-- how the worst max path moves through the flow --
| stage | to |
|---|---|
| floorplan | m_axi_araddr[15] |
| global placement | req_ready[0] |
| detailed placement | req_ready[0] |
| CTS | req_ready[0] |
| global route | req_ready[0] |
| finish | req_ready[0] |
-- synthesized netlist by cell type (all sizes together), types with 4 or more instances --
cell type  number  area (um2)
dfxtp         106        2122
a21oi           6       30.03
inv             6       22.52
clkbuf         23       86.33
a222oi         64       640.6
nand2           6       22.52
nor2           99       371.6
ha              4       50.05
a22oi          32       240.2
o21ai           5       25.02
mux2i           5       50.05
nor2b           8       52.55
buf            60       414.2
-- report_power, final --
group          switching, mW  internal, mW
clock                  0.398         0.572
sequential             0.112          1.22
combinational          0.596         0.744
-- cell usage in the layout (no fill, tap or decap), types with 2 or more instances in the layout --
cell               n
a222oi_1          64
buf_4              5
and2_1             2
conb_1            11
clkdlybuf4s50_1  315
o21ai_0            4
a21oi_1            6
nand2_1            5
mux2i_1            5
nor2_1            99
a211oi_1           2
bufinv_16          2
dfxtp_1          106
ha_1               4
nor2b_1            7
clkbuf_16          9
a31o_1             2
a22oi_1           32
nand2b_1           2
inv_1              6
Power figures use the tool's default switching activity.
[config.mk]
export PLATFORM = sky130hd
export DESIGN_NAME = dpath_pn9_pred
export DESIGN_NICKNAME = d
export VERILOG_FILES = /design/src/rtl/dpath_pn9_pkg.sv /design/src/rtl/dpath_pn9_pred.sv
export SDC_FILE = /design/constraint.sdc
export NUM_CORES = 1
export LEC_CHECK = 0
export CORE_AREA = 2 2 39 41
export DETAILED_ROUTE_END_ITERATION = 8
export DIE_AREA = 0 0 41 43
export DONT_BUFFER_PORTS = 1
export PLACE_DENSITY = 0.45
export SLEW_MARGIN = 0
export SYNTH_ARGS = -nofsm -noshare
export SYNTH_HDL_FRONTEND = slang
export SYNTH_SLANG_ARGS = --single-unit
[constraint.sdc]
create_clock -name vclk -period 1.6
set_input_delay 0.08 -clock vclk [all_inputs]
set_output_delay 0.08 -clock vclk [all_outputs]
set_load 0.03 [all_outputs]
[src/rtl/dpath_pn9_pkg.sv]
// Shared PN9 (x^9 + x^5 + 1) definitions: FSM states, seed, word widths and
// multi-bit advance functions. sreg[0] holds the newest bit, sreg[8] the oldest.
package dpath_pn9_pkg;

  typedef enum logic [1:0] {
    SEARCH = 2'd0,
    VERIFY = 2'd1,
    LOCKED = 2'd2
  } pn9_state_e;

  localparam logic [8:0] PN9_SEED = 9'h1FF;
  localparam int         W16      = 16;
  localparam int         W14      = 14;

  // Next 16 bits of the sequence, first bit in time at the MSB.
  function automatic logic [15:0] pn9_word16(input logic [8:0] sreg);
    logic [8:0]  r;
    logic [15:0] w;
    logic        b;
    r = sreg;
    w = '0;
    for (int i = 0; i < W16; i++) begin
      b = r[8] ^ r[4];
      w = {w[14:0], b};
      r = {r[7:0], b};
    end
    return w;
  endfunction

  // Next 14 bits MSB-justified, two LSBs zero.
  function automatic logic [15:0] pn9_word14(input logic [8:0] sreg);
    logic [8:0]  r;
    logic [13:0] w;
    logic        b;
    r = sreg;
    w = '0;
    for (int i = 0; i < W14; i++) begin
      b = r[8] ^ r[4];
      w = {w[12:0], b};
      r = {r[7:0], b};
    end
    return {w, 2'b00};
  endfunction

  function automatic logic [8:0] pn9_adv16(input logic [8:0] sreg);
    logic [15:0] w;
    w = pn9_word16(sreg);
    return w[8:0];
  endfunction

  function automatic logic [8:0] pn9_adv14(input logic [8:0] sreg);
    logic [15:0] w;
    w = pn9_word14(sreg);
    return w[10:2];
  endfunction

endpackage

[src/rtl/dpath_pn9_pred.sv]
// Combinational PN9 predictor: expected next word and next reference state
// for the current reference, in 16-bit (mode=1) or 14-bit (mode=0) framing.
module dpath_pn9_pred
  import dpath_pn9_pkg::*;
(
  input  logic [8:0]  ref_i,
  input  logic        mode_i,
  output logic [15:0] expected_o,
  output logic [8:0]  next_ref_o
);

  always_comb begin
    if (mode_i) begin
      expected_o = pn9_word16(ref_i);
      next_ref_o = pn9_adv16(ref_i);
    end else begin
      expected_o = pn9_word14(ref_i);
      next_ref_o = pn9_adv14(ref_i);
    end
  end

endmodule

; ---- After elaboration in Yosys (flattened, before gate mapping)
; Cells that the tools add are included.
[word_totals]
register_bits = 0
in_bits = 10
out_inout_bits = 25
[op_classes]
muxes = 2
bitwise = 16
[ops]
columns = cell, count
row1 = 1-bit XOR, 16
row2 = 9-bit 2-to-1 mux, 1
row3 = 2-bit 2-to-1 mux, 1

; ---- Logic depth before layout (Yosys ltp)
[depth]
word_depth = 5
ltp_mapped = 5
depth_no_buf = 4

; ---- Worst setup path before layout
; No wires, ideal clock.
[synth_path]
path_type = input to output
startpoint = input port ref_i[4]
endpoint = output port expected_o[0]
t_arrival_ns = 1.706
required_ns = 1.520
slack_ns = -0.186
path_stages = 4
cell_sequence = buf_4 -> xor2_1 -> xnor2_1 -> mux2i_1
[synth_between]
elab_chain_len = 5
[synth_rtl]
columns = item, line_no
row1 = start: declaration, dpath_pn9_pred.sv:6  ; input logic [8:0] ref_i,
row2 = 1-bit XOR, -
row3 = named net expected_o[15], dpath_pn9_pred.sv:8  ; output logic [15:0] expected_o,
row4 = 1-bit XOR (3 in series), dpath_pn9_pkg.sv:23  ; b = r[8] ^ r[4];
row5 = 2-bit 2-to-1 mux, dpath_pn9_pred.sv:13  ; if (mode_i) begin
row6 = end: declaration, dpath_pn9_pred.sv:8
; The timed path passes the listed nets, and every way through them passes these cells.

; ---- Worst setup path after layout
[layout_path]
startpoint = input port ref_i[5]
endpoint = output port next_ref_o[7]
[layout_between]
elab_chain_len = 3
[layout_rtl]
columns = item, line_no
row1 = 1-bit XOR (2 in series), dpath_pn9_pkg.sv:23
row2 = 9-bit 2-to-1 mux, dpath_pn9_pred.sv:13
row3 = end: declaration, dpath_pn9_pred.sv:9  ; output logic [8:0] next_ref_o
; No other way between the ends.

==> out/summary.txt <==
================================================================================
Mean area per synthesized cell                                          8.73 um2
Die area                                                             0.00176 mm2
Diodes inserted                                                                0
Data required time at the worst endpoint                                 1.52 ns
Biggest area consumer among synthesized cells                            xnor2_1
Wire length reported by the detailed router                               836 um
Register area                                                              0 um2
Count of endpoints failing setup in the final report                           0
Total number of vias                                                         297
Netlist Area Pre-Place                                                   332 um2
Die X                                                                      41 um
Cell Pwr Density                                                      879 mW/mm2
Number of antenna violations at the first check in global routing              0
Result of the run                                                   finished clean
Drt drc                                                                        0
Post-Synthesis Cells                                                          38
Final Power                                                               411 uW
Number of rows created at floorplan                                           14
Most common cell after layout, fill and taps aside                         buf_4
Final design utilization                                                   0.338
Post-cts resize count                                                          0
Number of clock-tree buffers in the layout                                     0
Cell Count Post-Placement                                                     68
Worst hold path class                                               input port to output port
RSZ-0062 raised after global routing                                       false
Top cell type's share of synthesized area                                  0.185
Global placer's final weighted congestion                                  0.570
Io pins                                                                       35
Post-synth cell types                                                         14
Data arrival time at the worst-slack endpoint                            1.01 ns
Via count normalized by instance count                                      4.37
Vertical extent of the die                                                 43 um
Effective utilization at floorplan                                         0.240
Nets                                                                          64
Worst setup path startpoint                                             ref_i[5]
Via count of the first global-routing pass                                   253
Total congestion overflow                                                      0
Clock period minus final worst setup slack                               1.09 ns
Final max-slew violation count                                                 0
Worst Tran Pin Value                                                    0.638 ns
Max Cap Viol                                                                   0
Overall fraction of global-route tracks in use                            0.0884
Part of the Yosys area used for sequential elements                            0
Core Area                                                            0.00138 mm2
Element type at the critical path start                               input port
Syn nets                                                                      48
Routed len/inst                                                          12.3 um
Endpoint of the most critical setup path                            next_ref_o[7]
Most frequent cells in the layout                                   buf_4 (16), xnor2_1 (7), xor2_1 (6), inv_1 (5)
Final critical-path share of the clock period                              0.678
DRC violation total after the first TritonRoute iteration                      1
Fill cell instance count of the final layout                                 152
Area occupied by multi-input gates                                       309 um2
Cts-stage hold buffer count                                                    0
Growth of design area from synthesis to finish                             41.1%
Nature of the critical path endpoint                                 output port
Number of input and output port buffers inserted                               0
Largest cells by area after synthesis                               xnor2_1 (18%), xor2_1 (18%), mux2_2 (14%)
Achievable Freq                                                          921 MHz
Length of the first detailed-routing pass in iterations                        2
Static power due to leakage                                             0.239 nW
Post-route non-filler standard cell count                                     68
Slew headroom                                                              0.573
Postcts setup bufs                                                             0
Startpoint of the most critical hold path                               ref_i[0]
Antenna Violating Nets Remaining                                               0
Proportion of layout cells with a drive suffix above 1                     0.423
Final sequential cell count                                                    0
Count of yosys warnings during synthesis                                       0
Hold violation count in the final report                                       0
Pin count of the biggest net entering global routing                          14
Maximum fanout along the worst path                                            4
Critical path type                                                  input port to output port
Worst voltage drop across the vdd grid                                  0.255 mV
Setup total negative slack                                                  0 ns
Worst hold-check slack                                                  0.341 ns
Wire length of the first global-routing pass                             1.15 mm
================================================================================
## metal layers
metal	vias up	wire, um	track usage	share of wire
met5	-	0	0	0
met4	0	0	0	0
met3	0	112	0.0209	0.13
met2	17	431	0.147	0.52
met1	133	292	0.119	0.35
li1	147	-	-	-
## area by class of cell
type / instances / share of cell area
Tap cell: 16 / 0.0428
Multi-Input combinational cell: 31 / 0.660
Timing Repair Buffer: 16 / 0.257
Inverter: 5 / 0.0401
## critical path: stages
cell and delay, ns:
xnor2_1 0.37, xnor2_1 0.18, mux2_2 0.38
## how the worst min path moves through the flow
| stage | to | slack, ns | cells past startpoint |
|---|---|---|---|
| after CTS | expected_o[11] | 0.35 | 1 |
| after floorplan | expected_o[14] | 0.30 | 1 |
| after global placement | expected_o[11] | 0.34 | 1 |
| after global routing | expected_o[11] | 0.35 | 1 |
| final | expected_o[11] | 0.34 | 1 |
| after detailed placement | expected_o[11] | 0.35 | 1 |
## cell families (layout without fill, tap and decap cells)
| logic type | after synthesis | after routing | share of synthesized area |
|---|---|---|---|
| xor+xnor | 17 | 17 | 0.555 |
| mux | 8 | 8 | 0.257 |
| buf+inv | 7 | 21 | 0.0906 |
| simple gates | 4 | 4 | 0.0604 |
| compound gates | 2 | 2 | 0.0377 |
## synth_stat cells, drive strengths merged
cell / count
nor2b: 1
mux2: 4
xnor3: 2
o21ai: 1
mux2i: 4
nand2b: 1
nand2: 2
o21bai: 1
xor2: 8
inv: 5
xnor2: 7
buf: 2
## metrics by stage
step	worst slack (ns)	cell area (um2)
3_5_place_dp	0.489	468
4_1_cts	0.483	468
5_1_grt	0.422	468
2_1_floorplan	0.0311	339
6_report	0.514	468
3_3_place_gp	0.489	468
## report_power, final
group | total, mW | switching (mW) | internal [mW] | leakage, nW
clock network | 0 | 0 | 0 | 0
registers | 0 | 0 | 0 | 0
logic | 0.411 | 0.271 | 0.141 | 0.239
total | 0.411 | 0.271 | 0.141 | 0.239
Power figures use the tool's default switching activity.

═══

> **Aim of the exercise**:
When the string "more" appears in a line of the records above, that line is to be copied.

> **Answer to this exercise**:
-- synthesized netlist by cell type (all sizes together), types with 4 or more instances --
-- cell usage in the layout (no fill, tap or decap), types with 2 or more instances in the layout --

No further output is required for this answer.